Рождение собственно любви.
Ее первая кристаллизация.
Сомнения.
Вторая кристаллизация.
Классификации сопутствует хронометраж:
между № 1 и № 2 может пройти год,
между № 2 и № 3 около месяца, не более,
между № 3 и № 4 – мгновение ока,
между № 5 и № 6 – несколько дней.
Можно подумать, что этот знаток никогда в жизни не влюблялся сам. Иначе нумерация не пришла бы ему в голову.
Впрочем, писать о любви, «выговаривать» любовь – вообще дело рискованное, будь ты хоть французом, хоть русским. Читателю достаются только следы пережитого и самые удачные строчки: «Любовь выскочила перед нами, как из-под земли выскакивает убийца в переулке, и поразила нас сразу обоих! Так поражает молния, так поражает финский нож!…» (М. Булгаков «Мастер и Маргарита») или При виде каждого случайного письма, при звуке голоса за приоткрытой дверью ты будешь думать: вот она…» (А. Ахматова «Из памяти твоей я выну этот день…») или «Вдруг, без всякого предупреждения, голубая океанская волна вздулась у меня под сердцем… и губы мои были как песок, а колени – как отражение коленей в зыбкой воде…» (В. Набоков «Лолита») – лишь окружают и огораживают ослепительный разрыв в ткани бытия, который, собственно, и есть сама любовь.
Тут бессилен и фрейдизм, и Новый завет. Единственно, что приближает нас к таинству любви – это немая мука Авраама, заносящего жертвенный нож над сыном своим Исааком. Разверзшиеся одновременно бездна Божьей любви и бездна любви человеческой, не огороженные ни обещанием, ни заботливым прикосновением, снимающим ужас левитации в их неизмеримой пустоте, – вот с чем можно сравнить хотя бы отчасти состояние влюбленного, впадающего в любовь.
Я думаю, именно поэтому влюбленный желает открыться предмету своей любви, вымолить ответное чувство, замостить экзистенциальную бездну стихами, розами, признаниями и поцелуями, подвигами, плюшевыми мишками, шоколадками, ревностными упражнениями в Камасутре, французскими духами, серенадами, приглашением в загс… Продолжить можете сами по собственному вкусу и опыту.

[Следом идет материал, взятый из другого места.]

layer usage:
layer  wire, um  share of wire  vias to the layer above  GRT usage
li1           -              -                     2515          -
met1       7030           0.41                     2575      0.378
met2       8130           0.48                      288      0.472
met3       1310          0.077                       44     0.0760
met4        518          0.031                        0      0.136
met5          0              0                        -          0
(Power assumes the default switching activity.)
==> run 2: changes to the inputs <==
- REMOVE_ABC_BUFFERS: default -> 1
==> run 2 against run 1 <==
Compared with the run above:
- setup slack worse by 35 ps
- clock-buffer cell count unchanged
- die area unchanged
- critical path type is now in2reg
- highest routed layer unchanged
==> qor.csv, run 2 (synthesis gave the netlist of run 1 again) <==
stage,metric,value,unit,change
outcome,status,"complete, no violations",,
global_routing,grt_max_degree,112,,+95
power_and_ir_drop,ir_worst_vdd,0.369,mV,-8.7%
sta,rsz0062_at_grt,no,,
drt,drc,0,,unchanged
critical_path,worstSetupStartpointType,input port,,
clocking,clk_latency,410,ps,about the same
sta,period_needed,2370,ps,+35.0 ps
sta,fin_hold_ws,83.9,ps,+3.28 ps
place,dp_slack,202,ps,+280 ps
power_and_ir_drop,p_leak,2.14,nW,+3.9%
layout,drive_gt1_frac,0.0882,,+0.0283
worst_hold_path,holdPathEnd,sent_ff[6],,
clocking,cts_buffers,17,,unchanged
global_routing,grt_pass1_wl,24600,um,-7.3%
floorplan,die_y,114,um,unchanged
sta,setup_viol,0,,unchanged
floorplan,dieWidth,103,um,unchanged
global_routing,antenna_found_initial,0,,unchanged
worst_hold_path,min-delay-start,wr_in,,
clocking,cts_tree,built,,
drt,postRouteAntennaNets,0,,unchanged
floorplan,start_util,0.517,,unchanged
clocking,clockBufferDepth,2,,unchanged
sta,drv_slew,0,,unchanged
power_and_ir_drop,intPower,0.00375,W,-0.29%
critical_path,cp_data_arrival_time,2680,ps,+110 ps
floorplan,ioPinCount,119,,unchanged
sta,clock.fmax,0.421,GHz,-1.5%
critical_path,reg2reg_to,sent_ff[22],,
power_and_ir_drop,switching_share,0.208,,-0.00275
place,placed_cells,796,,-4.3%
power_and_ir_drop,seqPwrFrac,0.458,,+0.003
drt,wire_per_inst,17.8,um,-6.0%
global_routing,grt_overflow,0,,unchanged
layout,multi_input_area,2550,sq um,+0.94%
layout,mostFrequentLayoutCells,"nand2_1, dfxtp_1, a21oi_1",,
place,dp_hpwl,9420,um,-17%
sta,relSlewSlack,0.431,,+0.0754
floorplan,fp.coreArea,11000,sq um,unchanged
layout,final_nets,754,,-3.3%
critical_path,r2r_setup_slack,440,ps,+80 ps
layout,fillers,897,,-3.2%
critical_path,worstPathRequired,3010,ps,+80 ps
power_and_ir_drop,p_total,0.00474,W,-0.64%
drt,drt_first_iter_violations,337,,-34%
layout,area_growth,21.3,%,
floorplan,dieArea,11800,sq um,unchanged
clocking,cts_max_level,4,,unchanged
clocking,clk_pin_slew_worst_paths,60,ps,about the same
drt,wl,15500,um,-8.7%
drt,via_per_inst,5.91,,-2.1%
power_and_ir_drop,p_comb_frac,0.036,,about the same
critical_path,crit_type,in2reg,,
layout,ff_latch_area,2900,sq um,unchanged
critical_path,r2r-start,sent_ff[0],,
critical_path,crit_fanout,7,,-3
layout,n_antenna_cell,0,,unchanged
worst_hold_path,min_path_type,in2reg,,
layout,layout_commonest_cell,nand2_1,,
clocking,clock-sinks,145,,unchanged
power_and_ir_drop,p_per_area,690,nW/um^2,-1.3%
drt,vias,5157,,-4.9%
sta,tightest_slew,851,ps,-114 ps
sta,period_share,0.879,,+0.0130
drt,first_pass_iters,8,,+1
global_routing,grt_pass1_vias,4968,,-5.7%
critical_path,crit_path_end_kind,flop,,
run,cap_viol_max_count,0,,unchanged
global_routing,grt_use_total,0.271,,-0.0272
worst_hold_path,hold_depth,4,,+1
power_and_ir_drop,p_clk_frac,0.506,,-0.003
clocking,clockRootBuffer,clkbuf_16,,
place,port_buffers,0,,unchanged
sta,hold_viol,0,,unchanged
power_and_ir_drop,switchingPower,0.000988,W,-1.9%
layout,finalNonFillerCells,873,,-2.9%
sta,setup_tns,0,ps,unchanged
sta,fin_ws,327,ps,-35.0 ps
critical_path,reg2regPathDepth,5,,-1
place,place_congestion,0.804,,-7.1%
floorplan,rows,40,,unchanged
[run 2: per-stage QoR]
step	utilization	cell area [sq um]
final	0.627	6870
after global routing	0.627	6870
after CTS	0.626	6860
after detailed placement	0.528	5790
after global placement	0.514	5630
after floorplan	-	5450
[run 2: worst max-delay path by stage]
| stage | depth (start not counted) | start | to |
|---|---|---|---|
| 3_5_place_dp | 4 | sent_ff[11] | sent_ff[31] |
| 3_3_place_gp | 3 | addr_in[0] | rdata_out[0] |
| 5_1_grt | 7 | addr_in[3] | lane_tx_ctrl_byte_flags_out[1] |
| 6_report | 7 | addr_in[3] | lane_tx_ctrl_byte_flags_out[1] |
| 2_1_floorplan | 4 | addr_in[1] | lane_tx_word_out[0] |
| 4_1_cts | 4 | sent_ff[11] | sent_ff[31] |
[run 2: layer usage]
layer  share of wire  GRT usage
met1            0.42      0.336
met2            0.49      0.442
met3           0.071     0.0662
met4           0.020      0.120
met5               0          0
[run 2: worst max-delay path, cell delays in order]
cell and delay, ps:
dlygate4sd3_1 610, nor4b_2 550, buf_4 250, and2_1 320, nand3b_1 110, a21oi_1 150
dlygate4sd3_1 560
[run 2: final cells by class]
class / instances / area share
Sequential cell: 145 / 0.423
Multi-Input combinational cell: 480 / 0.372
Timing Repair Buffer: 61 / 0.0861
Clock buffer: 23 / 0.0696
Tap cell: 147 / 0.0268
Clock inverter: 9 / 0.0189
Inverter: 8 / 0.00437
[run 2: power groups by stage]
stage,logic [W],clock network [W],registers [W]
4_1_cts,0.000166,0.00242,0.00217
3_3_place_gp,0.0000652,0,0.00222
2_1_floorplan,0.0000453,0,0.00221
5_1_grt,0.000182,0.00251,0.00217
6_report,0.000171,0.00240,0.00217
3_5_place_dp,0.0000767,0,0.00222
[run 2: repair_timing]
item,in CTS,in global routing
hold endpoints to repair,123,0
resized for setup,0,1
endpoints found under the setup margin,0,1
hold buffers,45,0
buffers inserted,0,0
===== config.mk =====
export PLATFORM = sky130hd
export DESIGN_NAME = alc_audio_link_ctrl
export DESIGN_NICKNAME = d
export VERILOG_FILES = /design/src/inc/alc_pkg.sv /design/src/design/alc_hdx_gain.sv /design/src/design/alc_audio_link_ctrl.sv
export SDC_FILE = /design/constraint.sdc
export NUM_CORES = 1
export LEC_CHECK = 0
export ABC_AREA = 1
export BUFFER_PORTS_ARGS = -buffer_cell sky130_fd_sc_hd__buf_2
export CAP_MARGIN = 0
export CORE_ASPECT_RATIO = 1.5
export CORE_UTILIZATION = 55
export DETAILED_ROUTE_END_ITERATION = 6
export PLACE_DENSITY = 0.84
export SYNTH_ARGS = -nofsm -noshare
export SYNTH_HDL_FRONTEND = slang
export SYNTH_HIERARCHICAL = 1
export SYNTH_SLANG_ARGS = --single-unit

===== constraint.sdc =====
create_clock -name core_clk -period 4.2 [get_ports core_clk]
set_clock_uncertainty 0.05 [all_clocks]
set_input_delay 0.84 -clock core_clk [delete_from_list [all_inputs] [get_ports core_clk]]
set_output_delay 0.84 -clock core_clk [all_outputs]
set_load 0.1 [all_outputs]

===== src/inc/alc_pkg.sv =====
// Purpose: shared constants of the audio link control block
// Assumes: 32-bit classic Wishbone, one register per aligned word
// Notes: register byte address is four times the register index
`default_nettype none

package alc_pkg;

  // register indices, byte address = index * 4
  localparam logic [13:0] IDX_VOLUME = 14'h0001;
  localparam logic [13:0] IDX_MIC_COARSE = 14'h03d3;
  localparam logic [13:0] IDX_AUDIO_CTRL = 14'h0400;
  localparam logic [13:0] IDX_REMOTE_STAT = 14'h0419;
  localparam logic [13:0] IDX_SPK_SCALE = 14'h0990;
  localparam logic [13:0] IDX_ECHO_CTRL = 14'h0a5c;
  localparam logic [13:0] IDX_MIC_FINE = 14'h0b7e;

  // field positions
  localparam int VOL_LSB = 6;
  localparam int MICC_LSB = 1;
  localparam int CTL_SQUELCH = 2;
  localparam int CTL_HANDSET = 5;
  localparam int CTL_AGC = 6;
  localparam int CTL_HDX = 7;
  localparam int STAT_ONHOOK = 7;
  localparam int EC_CMD_BIT = 15;
  localparam int EC_ACT_BIT = 14;

  // values after reset
  localparam logic [1:0] VOL_RST = 2'h0;
  localparam logic [1:0] MICC_RST = 2'h0;
  localparam logic [7:0] CTL_RST = 8'h00;
  localparam logic [15:0] MIC_FINE_RST = 16'h0800;
  localparam logic [15:0] SPK_SCALE_RST = 16'hf000;
  localparam logic [13:0] EC_LOW_RST = 14'h0000;

  // coarse microphone gain in dB per code 00..11
  localparam logic [4:0] MICC_DB0 = 5'h00;
  localparam logic [4:0] MICC_DB1 = 5'h0a;
  localparam logic [4:0] MICC_DB2 = 5'h0f;
  localparam logic [4:0] MICC_DB3 = 5'h14;

  // speaker attenuation in dB per volume code 01..11
  localparam logic [3:0] VOL_ATT1 = 4'h0;
  localparam logic [3:0] VOL_ATT2 = 4'h6;
  localparam logic [3:0] VOL_ATT3 = 4'hc;

  // fine microphone gain table, +10 dB down to -10 dB in 2 dB steps
  localparam int MIC_STEPS = 11;
  localparam logic signed [4:0] MIC_DB_TOP = 5'sh0a;
  localparam logic signed [4:0] MIC_DB_STEP = 5'sh02;
  localparam logic [15:0] MIC_DB_CODE [0:10] = '{
    16'h1500, 16'h1200, 16'h0f00, 16'h0c00, 16'h0a00, 16'h0800,
    16'h0500, 16'h0200, 16'hff00, 16'hfd00, 16'hfa00};

  // half-duplex gain control ducking
  localparam logic [7:0] HDX_MARGIN = 8'h10;
  localparam logic [1:0] DUCK_NONE = 2'h0;
  localparam logic [1:0] DUCK_MILD = 2'h1;
  localparam logic [1:0] DUCK_DEEP = 2'h2;

  // bus slave states
  typedef enum logic [1:0] {
    BUS_IDLE = 2'b01,
    BUS_ACK = 2'b10
  } alc_bus_e;

endpackage

`default_nettype wire


===== src/design/alc_hdx_gain.sv =====
// Purpose: half-duplex gain control, ducks the quieter audio direction
// Assumes: level inputs are envelope values, larger is louder
// Notes: never mutes a direction, so the path stays full duplex
`timescale 1ns/1ps
`default_nettype none

module alc_hdx_gain (
  // clock and reset
  input wire logic core_clk,
  input wire logic sys_rst,
  // control
  input wire logic hdxEnable,
  // audio levels
  input wire logic [7:0] micLevel,
  input wire logic [7:0] spkLevel,
  // gain adjustments
  output logic [1:0] micDuck,
  output logic [1:0] spkDuck
);

  typedef struct packed {
    logic [1:0] micDuck;
    logic [1:0] spkDuck;
  } alc_hdx_s;

  alc_hdx_s st_reg;
  alc_hdx_s st_next;
  logic [8:0] micPlus;
  logic [8:0] spkPlus;

  // compare levels with a margin, re-evaluated every cycle
  always_comb
  begin
    micPlus = {1'b0, micLevel} + {1'b0, alc_pkg::HDX_MARGIN};
    spkPlus = {1'b0, spkLevel} + {1'b0, alc_pkg::HDX_MARGIN};
    st_next = st_reg;
    if (!hdxEnable)
    begin
      st_next.micDuck = alc_pkg::DUCK_NONE;
      st_next.spkDuck = alc_pkg::DUCK_NONE;
    end
    else if ({1'b0, spkLevel} > micPlus)
    begin
      st_next.micDuck = alc_pkg::DUCK_DEEP; // far talker dominant
      st_next.spkDuck = alc_pkg::DUCK_NONE;
    end
    else if ({1'b0, micLevel} > spkPlus)
    begin
      st_next.micDuck = alc_pkg::DUCK_NONE;
      st_next.spkDuck = alc_pkg::DUCK_DEEP; // near talker dominant
    end
    else
    begin
      st_next.micDuck = alc_pkg::DUCK_MILD; // double talk, both open
      st_next.spkDuck = alc_pkg::DUCK_MILD;
    end
  end

  // state register
  always_ff @(posedge core_clk)
  begin
    if (sys_rst)
      st_reg <= '0;
    else
      st_reg <= st_next;
  end

  assign micDuck = st_reg.micDuck;
  assign spkDuck = st_reg.spkDuck;

  chk_hdx_full_duplex: assert property (
    @(posedge core_clk) disable iff (sys_rst)
    !(micDuck == alc_pkg::DUCK_DEEP && spkDuck == alc_pkg::DUCK_DEEP))
    else $error("both directions ducked deep");

  chk_hdx_off_clean: assert property (
    @(posedge core_clk) disable iff (sys_rst)
    !hdxEnable ##1 1'b1 |-> micDuck == alc_pkg::DUCK_NONE && spkDuck == alc_pkg::DUCK_NONE)
    else $error("ducking active while gain control off");

endmodule // alc_hdx_gain

`default_nettype wire


===== src/design/alc_audio_link_ctrl.sv =====
// Purpose: audio path settings and audio link signalling of a data pump
// Assumes: registers reached over classic Wishbone, inputs synchronous
// Notes: remote squelch state arrives already decoded from the line
//
// Added by the designer: the Wishbone register port.
`timescale 1ns/1ps
`default_nettype none

// Function
// - coarse mic gain code gives 0/10/15/20 dB
// - fine mic gain resets on renegotiate, connected-only writes
// - fine mic gain word maps 2 dB steps
// - gain change follows multiplier log difference
// - handset uses fine words, ignores volume/coarse
// - echo write 8004 enables, reads 0004/4004
// - handset mode, speaker scale defaults F000
// - local squelch set makes remote on-hook
// - local squelch clear clears remote on-hook
// - ring only squelch set, remote off-hook
// - ringback only squelch clear, remote on-hook
// - half-duplex control adjusts gains, stays duplex
// - speaker volume code off/0/6/12 dB
module alc_audio_link_ctrl (
  // clock and reset
  input wire logic core_clk,
  input wire logic sys_rst,
  // wishbone slave
  input wire logic wb_cyc_i,
  input wire logic wb_stb_i,
  input wire logic wb_we_i,
  input wire logic [15:0] wb_adr_i,
  input wire logic [3:0] wb_sel_i,
  input wire logic [31:0] wb_dat_i,
  output logic [31:0] wb_dat_o,
  output logic wb_ack_o,
  // link status and events
  input wire logic linkConnected,
  input wire logic rate_renegotiate_request,
  input wire logic retrain_request,
  input wire logic remoteSquelchIn,
  output logic localSquelchOut,
  // audio levels for half-duplex control
  input wire logic [7:0] micLevel,
  input wire logic [7:0] spkLevel,
  // audio path settings
  output logic [4:0] micCoarseGainDb,
  output logic [15:0] micFineGainWord,
  output logic signed [4:0] micRelGainDb,
  output logic spkEnable,
  output logic [3:0] spkAttenDb,
  output logic [15:0] spkScaleWord,
  output logic handsetPathSel,
  output logic micAgcEnable,
  output logic echoCancelActive,
  output logic [1:0] micDuck,
  output logic [1:0] spkDuck,
  // tone gating
  output logic ringToneOn,
  output logic ringbackToneOn
);

  typedef struct packed {
    alc_pkg::alc_bus_e busState;
    logic [31:0] rdData;
    logic [1:0] volume;
    logic [1:0] micCoarse;
    logic [7:0] audioCtrl;
    logic remoteOnHook;
    logic [15:0] spkScale;
    logic ecEnable;
    logic [13:0] ecLow;
    logic [15:0] micFine;
    logic [4:0] micCoarseDb;
    logic signed [4:0] micRelDb;
    logic spkEn;
    logic [3:0] spkAtt;
    logic ecActive;
    logic ring;
    logic ringback;
    logic squelchOut;
  } alc_main_s;

  alc_main_s st_reg;
  alc_main_s st_next;
  logic [13:0] regIdx;
  logic busReq;
  logic wrStrobe;
  logic handset;
  logic [15:0] wrWord16;
  logic [7:0] wrByte;
  logic [15:0] ecRead;

  assign regIdx = wb_adr_i[15:2];
  assign busReq = wb_cyc_i && wb_stb_i;

  // merge a 16-bit register with write data under byte enables
  function automatic logic [15:0] merge16(input logic [15:0] old, input logic [31:0] d,
                                          input logic [3:0] sel);
    logic [15:0] res;
    res = old;
    if (sel[0])
      res[7:0] = d[7:0];
    if (sel[1])
      res[15:8] = d[15:8];
    return res;
  endfunction

  // next state: bus slave, register writes, derived path settings
  always_comb
  begin
    st_next = st_reg;
    wrStrobe = 1'b0;
    handset = st_reg.audioCtrl[alc_pkg::CTL_HANDSET];
    wrWord16 = 16'h0000;
    wrByte = wb_dat_i[7:0];
    ecRead = {1'b0, st_reg.ecActive, st_reg.ecLow};
    case (st_reg.busState)
      alc_pkg::BUS_IDLE:
      begin
        if (busReq)
        begin
          st_next.busState = alc_pkg::BUS_ACK;
          wrStrobe = wb_we_i;
          st_next.rdData = 32'h0000_0000;
          case (regIdx)
            alc_pkg::IDX_VOLUME:
              st_next.rdData[7:0] = {st_reg.volume, 6'h00};
            alc_pkg::IDX_MIC_COARSE:
              st_next.rdData[7:0] = {5'h00, st_reg.micCoarse, 1'b0};
            alc_pkg::IDX_AUDIO_CTRL:
              st_next.rdData[7:0] = st_reg.audioCtrl;
            alc_pkg::IDX_REMOTE_STAT:
              st_next.rdData[7:0] = {st_reg.remoteOnHook, 7'h00};
            alc_pkg::IDX_SPK_SCALE:
              st_next.rdData[15:0] = st_reg.spkScale;
            alc_pkg::IDX_ECHO_CTRL:
              st_next.rdData[15:0] = ecRead; // command bit reads back low
            alc_pkg::IDX_MIC_FINE:
              st_next.rdData[15:0] = st_reg.micFine;
            default:
              st_next.rdData = 32'h0000_0000;
          endcase
        end
      end
      alc_pkg::BUS_ACK:
        st_next.busState = alc_pkg::BUS_IDLE;
      default:
        st_next.busState = alc_pkg::BUS_IDLE;
    endcase

    // register writes; byte lane 0 holds the 8-bit registers
    if (wrStrobe && wb_sel_i[0])
    begin
      case (regIdx)
        alc_pkg::IDX_VOLUME:
          st_next.volume = wrByte[alc_pkg::VOL_LSB +: 2];
        alc_pkg::IDX_MIC_COARSE:
          st_next.micCoarse = wrByte[alc_pkg::MICC_LSB +: 2];
        alc_pkg::IDX_AUDIO_CTRL:
          st_next.audioCtrl = wrByte;
        default:
          st_next.volume = st_next.volume;
      endcase
    end
    if (wrStrobe && regIdx == alc_pkg::IDX_SPK_SCALE && linkConnected)
      st_next.spkScale = merge16(st_reg.spkScale, wb_dat_i, wb_sel_i);
    if (wrStrobe && regIdx == alc_pkg::IDX_MIC_FINE && linkConnected)
      st_next.micFine = merge16(st_reg.micFine, wb_dat_i, wb_sel_i);
    if (wrStrobe && regIdx == alc_pkg::IDX_ECHO_CTRL)
    begin
      wrWord16 = merge16({st_reg.ecEnable, 1'b0, st_reg.ecLow}, wb_dat_i, wb_sel_i);
      st_next.ecEnable = wrWord16[alc_pkg::EC_CMD_BIT]; // 8004 on, 0000 off
      st_next.ecLow = wrWord16[13:0];
    end

    // renegotiation restores both fine gain words, retrain only the speaker scale word
    if (rate_renegotiate_request)
    begin
      st_next.micFine = alc_pkg::MIC_FINE_RST;
      st_next.spkScale = alc_pkg::SPK_SCALE_RST;
    end
    if (retrain_request)
      st_next.spkScale = alc_pkg::SPK_SCALE_RST;

    // remote squelch mirrors into the on-hook status while the link is connected
    st_next.remoteOnHook = linkConnected && remoteSquelchIn;
    st_next.squelchOut = st_reg.audioCtrl[alc_pkg::CTL_SQUELCH];

    // echo canceller only runs connected and in handset mode
    st_next.ecActive = st_reg.ecEnable && handset && linkConnected;

    // coarse mic gain, ignored on the handset path
    case (handset ? alc_pkg::MICC_RST : st_reg.micCoarse)
      2'h0: st_next.micCoarseDb = alc_pkg::MICC_DB0;
      2'h1: st_next.micCoarseDb = alc_pkg::MICC_DB1;
      2'h2: st_next.micCoarseDb = alc_pkg::MICC_DB2;
      2'h3: st_next.micCoarseDb = alc_pkg::MICC_DB3;
      default: st_next.micCoarseDb = alc_pkg::MICC_DB0;
    endcase

    // speaker volume code, ignored on the handset path
    st_next.spkEn = 1'b1;
    case (st_reg.volume)
      2'h0: st_next.spkEn = handset; // speaker off
      2'h1: st_next.spkAtt = alc_pkg::VOL_ATT1;
      2'h2: st_next.spkAtt = alc_pkg::VOL_ATT2;
      2'h3: st_next.spkAtt = alc_pkg::VOL_ATT3;
      default: st_next.spkAtt = alc_pkg::VOL_ATT1;
    endcase
    if (handset || st_reg.volume == 2'h0)
      st_next.spkAtt = alc_pkg::VOL_ATT1;

    // fine gain word to relative dB; unlisted codes keep the last value
    for (int i = 0; i < alc_pkg::MIC_STEPS; i++)
    begin
      if (st_reg.micFine == alc_pkg::MIC_DB_CODE[i])
        st_next.micRelDb = alc_pkg::MIC_DB_TOP - 5'(i) * alc_pkg::MIC_DB_STEP;
    end

    // tone gating from squelch and remote on-hook, every cycle
    st_next.ring = st_reg.audioCtrl[alc_pkg::CTL_SQUELCH] && !st_reg.remoteOnHook;
    st_next.ringback = !st_reg.audioCtrl[alc_pkg::CTL_SQUELCH] && st_reg.remoteOnHook;
  end

  // state register
  always_ff @(posedge core_clk)
  begin
    if (sys_rst)
    begin
      st_reg <= '0;
      st_reg.busState <= alc_pkg::BUS_IDLE;
      st_reg.volume <= alc_pkg::VOL_RST;
      st_reg.micCoarse <= alc_pkg::MICC_RST;
      st_reg.audioCtrl <= alc_pkg::CTL_RST;
      st_reg.spkScale <= alc_pkg::SPK_SCALE_RST;
      st_reg.micFine <= alc_pkg::MIC_FINE_RST;
      st_reg.ecLow <= alc_pkg::EC_LOW_RST;
      st_reg.spkAtt <= alc_pkg::VOL_ATT1;
    end
    else
      st_reg <= st_next;
  end

  // half-duplex gain control
  alc_hdx_gain u_hdx (
    .core_clk(core_clk),
    .sys_rst(sys_rst),
    .hdxEnable(st_reg.audioCtrl[alc_pkg::CTL_HDX]),
    .micLevel(micLevel),
    .spkLevel(spkLevel),
    .micDuck(micDuck),
    .spkDuck(spkDuck)
  );

  // outputs straight from state
  assign wb_dat_o = st_reg.rdData;
  assign wb_ack_o = (st_reg.busState == alc_pkg::BUS_ACK);
  assign localSquelchOut = st_reg.squelchOut;
  assign micCoarseGainDb = st_reg.micCoarseDb;
  assign micFineGainWord = st_reg.micFine; // multiplier word for the gain stage
  assign micRelGainDb = st_reg.micRelDb;
  assign spkEnable = st_reg.spkEn;
  assign spkAttenDb = st_reg.spkAtt;
  assign spkScaleWord = st_reg.spkScale;
  assign handsetPathSel = st_reg.audioCtrl[alc_pkg::CTL_HANDSET];
  assign micAgcEnable = st_reg.audioCtrl[alc_pkg::CTL_AGC];
  assign echoCancelActive = st_reg.ecActive;
  assign ringToneOn = st_reg.ring;
  assign ringbackToneOn = st_reg.ringback;

  chk_ring_gate: assert property (
    @(posedge core_clk) disable iff (sys_rst)
    ringToneOn == ($past(st_reg.audioCtrl[alc_pkg::CTL_SQUELCH]) && !$past(st_reg.remoteOnHook)))
    else $error("ring gating wrong");

  chk_ringback_gate: assert property (
    @(posedge core_clk) disable iff (sys_rst)
    (st_reg.remoteOnHook && !st_reg.audioCtrl[alc_pkg::CTL_SQUELCH]) |=> ringbackToneOn)
    else $error("ringback missing");

  chk_tones_exclusive: assert property (
    @(posedge core_clk) disable iff (sys_rst)
    !(ringToneOn && ringbackToneOn))
    else $error("ring and ringback together");

  chk_squelch_out: assert property (
    @(posedge core_clk) disable iff (sys_rst)
    $rose(st_reg.audioCtrl[alc_pkg::CTL_SQUELCH]) |=> localSquelchOut)
    else $error("squelch not sent");

  chk_squelch_clear: assert property (
    @(posedge core_clk) disable iff (sys_rst)
    $fell(st_reg.audioCtrl[alc_pkg::CTL_SQUELCH]) |=> !localSquelchOut)
    else $error("squelch clear not sent");

  chk_fine_reneg: assert property (
    @(posedge core_clk) disable iff (sys_rst)
    rate_renegotiate_request |=> micFineGainWord == 16'h0800 && spkScaleWord == 16'hf000)
    else $error("fine gain not restored");

  chk_fine_locked: assert property (
    @(posedge core_clk) disable iff (sys_rst)
    (!linkConnected && !rate_renegotiate_request) |=> $stable(micFineGainWord))
    else $error("fine gain changed while disconnected");

  chk_coarse_map: assert property (
    @(posedge core_clk) disable iff (sys_rst)
    (st_reg.micCoarse == 2'h3 && !handsetPathSel) ##1 $stable(st_reg.micCoarse)
      |-> micCoarseGainDb == 5'h14)
    else $error("coarse gain code wrong");

  chk_handset_route: assert property (
    @(posedge core_clk) disable iff (sys_rst)
    handsetPathSel ##1 handsetPathSel |-> micCoarseGainDb == 5'h00 && spkAttenDb == 4'h0)
    else $error("handset path uses volume or coarse gain");

  chk_echo_readback: assert property (
    @(posedge core_clk) disable iff (sys_rst)
    wb_ack_o && !$past(wb_we_i) && $past(regIdx) == alc_pkg::IDX_ECHO_CTRL
      |-> !wb_dat_o[alc_pkg::EC_CMD_BIT]
        && wb_dat_o[alc_pkg::EC_ACT_BIT] == $past(echoCancelActive))
    else $error("echo readback wrong");

  chk_fine_db: assert property (
    @(posedge core_clk) disable iff (sys_rst)
    micFineGainWord == 16'hfa00 ##1 $stable(micFineGainWord) |-> micRelGainDb == -5'sd10)
    else $error("fine gain dB wrong");

  chk_volume_off: assert property (
    @(posedge core_clk) disable iff (sys_rst)
    (st_reg.volume == 2'h0 && !handsetPathSel) ##1 (st_reg.volume == 2'h0) |-> !spkEnable)
    else $error("speaker on at volume zero");

endmodule // alc_audio_link_ctrl

`default_nettype wire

Но, с другой стороны, кого из нас не посещало среди счастья взаимной близости воспоминание о первом, ужасающе-прекрасном мгновении своего одиночества перед распахнувшейся внезапно бездной любви. Быть может, ностальгия по этому ни с чем не сравнимому чувству, стремление вновь пережить его и становится причиной любовных измен.
Во всяком случае, наша интуиция связывает истинную любовь скорее с грехопадением Паоло и Франчески, с трагедией Ромео и Джульетты, с катастрофами влюбленных персонажей Джона Фаулза, наконец, с Татьяной Лариной, не пожелавшей избыть муку неразделенной любви в запоздалом романе, нежели с долгим, рука об руку, путешествием супругов к старости и тихой смерти.
Это так по-русски – не разменивать экзистенциальную абсолютность любви на множество милых занятий, называемых любовью лишь по привычке неточного языка. Так по-русски – прикоснуться взглядом и закрыть глаза, сохраняя энергию влечения в ее нетронутой полноте. Если довериться опыту великих русских влюбленных, наделенных к тому же поэтическим даром выражать свои чувства, то правила русской любви сводятся к следующим:
Правило первое: ни с чем любовь не спутать. Ни с восхищением, ни с наслаждением, ни с нежностью, ни с желанием, ни с сексом. Все эти вещи хороши сами по себе. Освещенные катастрофическим сполохом любви, они приобретают на миг отблеск вечности. Но сама любовь – это другое.
Правило второе: не стараться и не искать. Как все самое существенное в нашей жизни, любовь внезапна.
Правило третье: держать сердце обнаженным. На всякий случай. Это опасно, это больно, и нет никаких гарантий, что чье-то столь же открытое сердце коснется твоего с доверчивой нежностью. Но иначе впасть в любовь не получится.
А заниматься любовью – это всего лишь калька с французского.